Thompson played one season at Utah State, starting in nine games and playing in 13 during the 2018 season. On November 3, he rushed for a career high 140 yards and three touchdowns against Hawaii, and was named Mountain West Conference Offensive Player of the Week. He rushed for 1,044 yards and 14 touchdowns on 153 attempts on the year, and was named second-team All-Mountain West Conference.

Professional career

Kansas City Chiefs
Thompson was drafted by the Kansas City Chiefs in the sixth round with the 214th overall pick in the 2019 NFL Draft. As a rookie, Thompson appeared in 12 games and recorded 37 carries for 128 rushing yards and one rushing touchdown to go along with nine receptions for 43 receiving yards. In the Divisional Round of the playoffs against the Houston Texans, Thompson recovered a fumble forced by teammate Daniel Sorensen on punt returner DeAndre Carter during the 51–31 win. The Chiefs went on to win Super Bowl LIV after defeating the San Francisco 49ers 31–20 to give Thompson his first championship.

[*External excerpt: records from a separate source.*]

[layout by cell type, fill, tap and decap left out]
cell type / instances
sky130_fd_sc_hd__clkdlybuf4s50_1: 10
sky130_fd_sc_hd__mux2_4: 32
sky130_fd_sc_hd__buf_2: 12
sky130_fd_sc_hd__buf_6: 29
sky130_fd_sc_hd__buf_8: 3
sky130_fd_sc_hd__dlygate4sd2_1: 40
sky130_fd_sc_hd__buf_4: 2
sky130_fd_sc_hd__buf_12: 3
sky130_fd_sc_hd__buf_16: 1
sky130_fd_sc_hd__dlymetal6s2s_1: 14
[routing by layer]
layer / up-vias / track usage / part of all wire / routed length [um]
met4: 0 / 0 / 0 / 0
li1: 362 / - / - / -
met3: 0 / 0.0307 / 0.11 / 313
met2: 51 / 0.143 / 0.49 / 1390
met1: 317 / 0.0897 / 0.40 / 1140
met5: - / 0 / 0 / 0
==> ./design.v <==
`timescale 1 ns/1 ns
module Adder (in1,in2,out);
input[31:0] in1,in2;
output [31:0] out;
assign out = in1+in2;
endmodule	
module ShiftLeft2(in1,out);
	input [31:0] in1;
	output[31:0] out;
	assign out = in1<<2;
endmodule
==> ./run.sh <==
#!/bin/bash
# OpenROAD 26Q1-2900-gdf79404cd8, Yosys 0.63+post, stock flow scripts
make -C /OpenROAD-flow-scripts/flow DESIGN_CONFIG=/design/flow/config.mk WORK_HOME=/design/flow/orfs finish
==> ./config.mk <==
export PLATFORM = sky130hd
export DESIGN_NAME = Adder
export DESIGN_NICKNAME = Adder
export VERILOG_FILES = /design/flow/design.v
export SDC_FILE = /design/flow/constraint.sdc
export NUM_CORES = 4
export LEC_CHECK = 1
export CORE_AREA = 10 10 107 107
export DIE_AREA = 0 0 117 117
==> ./constraint.sdc <==
current_design Adder

set clk_period 18.1
set clk_io_pct 0.2

create_clock -name clk0 -period $clk_period

set non_clock_inputs [all_inputs -no_clocks]
set_input_delay [expr $clk_period * $clk_io_pct] -clock clk0 $non_clock_inputs
set_output_delay [expr $clk_period * $clk_io_pct] -clock clk0 [all_outputs]
==> results.py <==
# Flow results
metrics = {
    "final_layout": {
        "design_area_um2": 2800,
        "flops": 0,
        "syn_to_final_growth_pct": 60.55,
        "clkbuf_count": 0,
        "drive_gt1_share_pct": 3.067,
        "regArea_um2": 0,
        "fillers": 985,
    },
    "floorplan": {
        "num_io_pins": 96,
        "die_w_um": 117,
        "fp_util_pct": 18.97,
        "core_area_um2": 9196,
        "die-area_um2": 13690,
        "row_count": 35,
        "die_height_um": 117,
    },
    "global_route": {
        "grt_max_degree": 11,
        "overflow": 0,
        "grt_antenna_before_repair": 0,
        "grt_pass1_vias": 2103,
        "grtUsageTotal_pct": 8.953,
        "grt_pass1_wl_mm": 10.20,
    },
    "route": {
        "drt_iter0_drc": 83,
        "drt_pass1_iterations": 6,
        "routed_via_density": 4.851,
        "drc": 0,
        "vias": 2120,
        "antenna_left": 0,
        "antennaDiodeCount": 0,
        "routed_wl_mm": 6.398,
        "wl_per_cell_um": 14.64,
    },
    "clock_tree": {
        "post_cts_resized": 0,
        "hold_buffers": 0,
        "post_cts_buffers": 0,
    },
    "worst_setup_path": {
        "cp_common_cell": "clkdlybuf4s50_1",
        "crit_arrival_ns": 6.61,
        "worst-path-max-fanout": 4,
        "critPathMaxStageDelay_ns": 0.50,
        "critPathRequiredTime_ns": 14.48,
        "endpoint_kind": "output port",
        "critPathKind": "in -> out",
        "cp_cell_sequence": "clkdlybuf4s50_1 > ha_1 > fa_1 > a21o_1 > a31o_2 > nand3_1 > o221ai_1 > a311oi_1 > o21bai_1 > xor2_1 > clkdlybuf4s50_1",
        "crit_path_top_delay_cell": "clkdlybuf4s50_1",
        "worstSetupStartpointType": "input pin",
    },
    "status": {
        "status": "completed",
    },
    "yosys": {
        "postSynthCellCount": 241,
        "synth.avg_cell_area_um2": 7.237,
        "ys_cells": 241,
        "ys_seq_share_pct": 0,
        "syn_area_um2": 1744,
        "synth-warning-count": 0,
        "ys_area_um2": 1744,
        "ys_types": 50,
    },
    "timing": {
        "finalHoldViolCount": 0,
        "worst_pin_slew_ns": 0.5621,
        "max_freq_mhz": 97.72,
        "fin_setup_tns_ns": 0,
        "hold_ws_ns": 8.269,
        "relSlewSlack_pct": 61.56,
        "min_period_ns": 10.23,
        "rsz0062_at_grt": "no",
        "layout_worst_path_cycle_share_pct": 56.54,
        "setup_viol": 0,
        "final-max-slew-violation-count": 0,
    },
    "placed_design": {
        "dp_hpwl_mm": 5.601,
        "post_dp_cell_area_um2": 2800,
        "numPortBuffers": 96,
        "finalWeightedCongestion": 0.8280,
    },
    "pwr": {
        "peakVddDrop_v": 0.00001518,
        "cellLeakagePower_uw": 0.001176,
        "power_density_nw_per_um2": 38.83,
    },
    "run": {
        "tool_warnings": 32,
        "maxCapViolCount": 0,
    },
    "min_path": {
        "hold_path.class": "in -> out",
    },
}
-- routing by layer --
metal / GRT usage [%] / wire length [um] / vias to the layer above
li1: - / - / 1092
met1: 11.44 / 2841 / 963
met2: 15.07 / 2881 / 63
met3: 3.044 / 661 / 2
met4: 0.2471 / 14 / 0
met5: 0 / 0 / -
-- layout make-up --
type	instances	area, um2	share of cell area (%)
Inverter	6	22.52	0.8043
Multi-Input combinational cell	224	1678	59.92
Tap cell	111	138.9	4.960
Timing Repair Buffer	96	960.9	34.32
-- worst max-delay path: cells and delay by family --
family / cells / cell delay (ns)
compound gates: 5 / 1.21
xor+xnor: 1 / 0.14
fa+ha+maj: 2 / 0.64
buf+inv: 2 / 0.91
simple gates: 1 / 0.09
-- cell usage after synthesis, drive strengths merged (3+ instances only) --
library cell	instances	area (um2)
a31oi	3	18.77
a211oi	3	22.52
o211ai	3	22.52
nand2	18	67.56
xnor2	13	113.9
or2	3	18.77
nand3	10	50.05
ha	31	387.9
clkbuf	8	30.03
buf	3	13.76
nor2	12	45.04
o21bai	5	48.80
a311oi	3	43.80
nand4	8	50.05
nor3	4	20.02
a21o	19	142.6
o21ai	15	78.82
inv	6	22.52
xor2	15	131.4
a21oi	29	145.1
-- per-stage QoR --
step | utilization (%) | power [uW] | instances | worst slack, ns
after floorplan | - | 51.32 | 241 | 9.035
after global placement | 30.45 | 109.4 | 437 | 7.881
after detailed placement | 30.45 | 109.2 | 437 | 7.872
after CTS | 30.45 | 110.3 | 437 | 7.867
after global routing | 30.45 | 120.7 | 437 | 7.698
final | 30.45 | 108.7 | 437 | 7.867
-- kinds of logic after synthesis --
kind of cell / after synthesis / synth area share [%]
AND-OR/OR-AND: 97 / 39.31
multiplexers: 2 / 1.148
AND/OR/NAND/NOR: 65 / 18.29
XOR/XNOR: 28 / 14.06
adder cells (fa/ha/maj): 32 / 23.39
buffers and inverters: 17 / 3.802
-- power breakdown --
part | switching (uW) | total, uW | internal [uW]
Combinational | 44.2 | 109 | 64.5
Sequential | 0 | 0 | 0
Clock | 0 | 0 | 0
Total | 44.2 | 109 | 64.5
-- cells in the final DEF, fill, tap and decap left out, types with 2 or more instances in the layout --
| cell type | count |
|---|---|
| or2_2 | 3 |
| o311ai_1 | 2 |
| nand4_1 | 8 |
| a31oi_1 | 3 |
| nand2_1 | 18 |
| o211ai_1 | 3 |
| nand3_1 | 10 |
| ha_1 | 31 |
| xor2_1 | 15 |
| nand2b_1 | 2 |
| a211oi_1 | 3 |
| a21o_1 | 19 |
| o21ai_0 | 13 |
| xnor2_1 | 13 |
| clkdlybuf4s50_1 | 96 |
| nor2_1 | 12 |
| a21oi_1 | 29 |
| nor3_1 | 4 |
| a311oi_1 | 2 |
| mux2i_1 | 2 |
| inv_1 | 6 |
| o221ai_1 | 2 |
| o21a_1 | 2 |
| o21bai_1 | 4 |
-- worst paths after layout --
kind,startpoint,endpoint,slack (ns),depth (start not counted)
worst min-delay path,in2[0],out[0],8.27,3
worst max-delay path,in1[0],out[26],7.87,11
Power is estimated from default activity; no workload was simulated.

In Week 17 of the 2020 season against the Los Angeles Chargers, Thompson recorded 110 yards from scrimmage, one rushing touchdown, and one receiving touchdown during the 38–21 loss. He was released on August 31, 2021.

Tampa Bay Buccaneers
On September 2, 2021, Thompson signed with the Tampa Bay Buccaneers as part of their practice squad. He was released on January 13, 2022.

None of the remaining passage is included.